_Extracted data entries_
This is an optimization exercise on Yosys and OpenROAD, whose aim is small area, a short achievable clock period and few clock cycles per item, not a production implementation.
Only simulation tests tie the RTL to the original design; equivalence was not proved.

==> flow/design.v (excerpt) <==
module smolbit_arith (
    input  wire        clk,
    input  wire        rst,
    input  wire        in_valid,
    output wire        in_ready,
    input  wire [2:0]  in_mode,
    input  wire [31:0] in_a,
    input  wire [31:0] in_b,
    output reg         out_valid,
    output wire [31:0] out_result
);
Size: roughly 2800 cells after synthesis, about 200 flip-flops, about 100 I/O pins, roughly 23000 sq um of cells after synthesis.
Settings: LEC_CHECK=0, CAP_MARGIN=20, CORE_MARGIN=2, CORE_UTILIZATION=40, SETUP_SLACK_MARGIN=2.0, SLEW_MARGIN=20; clock period 8.0 ns.
run.sh (not shown) runs the stock make flow with config.mk's settings and CLKGATE_MAP_FILE= SYNTH_SCRIPT=/design/flow/synth_recipe.tcl, a recipe that flattens the netlist after the stock synthesis.
The baseline finished with timing, DRC and antenna clean.
Testbench counts at the start, summed over its fixed seeds: cycles 14,980, ops 3,200.
==> next run, changes <==
SETUP_SLACK_MARGIN = default   (was 2.0)
Effect: The new run went through all stages and came out clean. First-iteration DRC count rose by 5.1%. Count of clock-buffer cells in the layout does not change. Design area is lower by 5.9%. Non-clock buffer count fell by 53.

---

run 1:
Another version of the RTL of smolbit_arith (not shown whole).
Size in the first run: about 2900 cells after synthesis, about 100 I/O pins, about 24000 µm² of cells after synthesis.
## smolbit_arith
module smolbit_arith (
    input  wire        clk,
    input  wire        rst,
    input  wire        in_valid,
    output wire        in_ready,
    input  wire [2:0]  in_mode,
    input  wire [31:0] in_a,
    input  wire [31:0] in_b,
    output reg         out_valid,
    output wire [31:0] out_result
);
    localparam integer R  = 8;           
    localparam integer ND = 32 / R;      
    localparam integer DW = 2;           
    localparam integer SM = R - 1;       
    localparam [2:0] M_ADD = 3'd0, M_SUB = 3'd1, M_MUL = 3'd2, M_DIV = 3'd3,
                     M_MOV = 3'd4, M_LDI = 3'd5, M_POW = 3'd6, M_ROOT = 3'd7;
    localparam [2:0] S_IDLE  = 3'd0,
                     S_FAST  = 3'd1,   
                     S_MUL   = 3'd2,   
                     S_DALN  = 3'd3,   
                     S_DSUB  = 3'd4,   
                     S_RSET  = 3'd6,   
                     S_RMUL  = 3'd7;   
    reg [2:0]    st;
    reg [31:0]   u, v, acc;
    reg [32:0]   x;
  ...
Settings: LEC_CHECK=0, CAP_MARGIN=20, CORE_MARGIN=2, CORE_UTILIZATION=30, SETUP_SLACK_MARGIN=1.5, SLEW_MARGIN=20; clock period 8.0 ns.
Testbench counts of run 1, summed over its fixed seeds: cycles 13,349, ops 3,200.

_Exercise brief_
Go line by line through the data above and report each one that holds the string "Size".

_Answer box_
Size: roughly 2800 cells after synthesis, about 200 flip-flops, about 100 I/O pins, roughly 23000 sq um of cells after synthesis.
Size in the first run: about 2900 cells after synthesis, about 100 I/O pins, about 24000 µm² of cells after synthesis.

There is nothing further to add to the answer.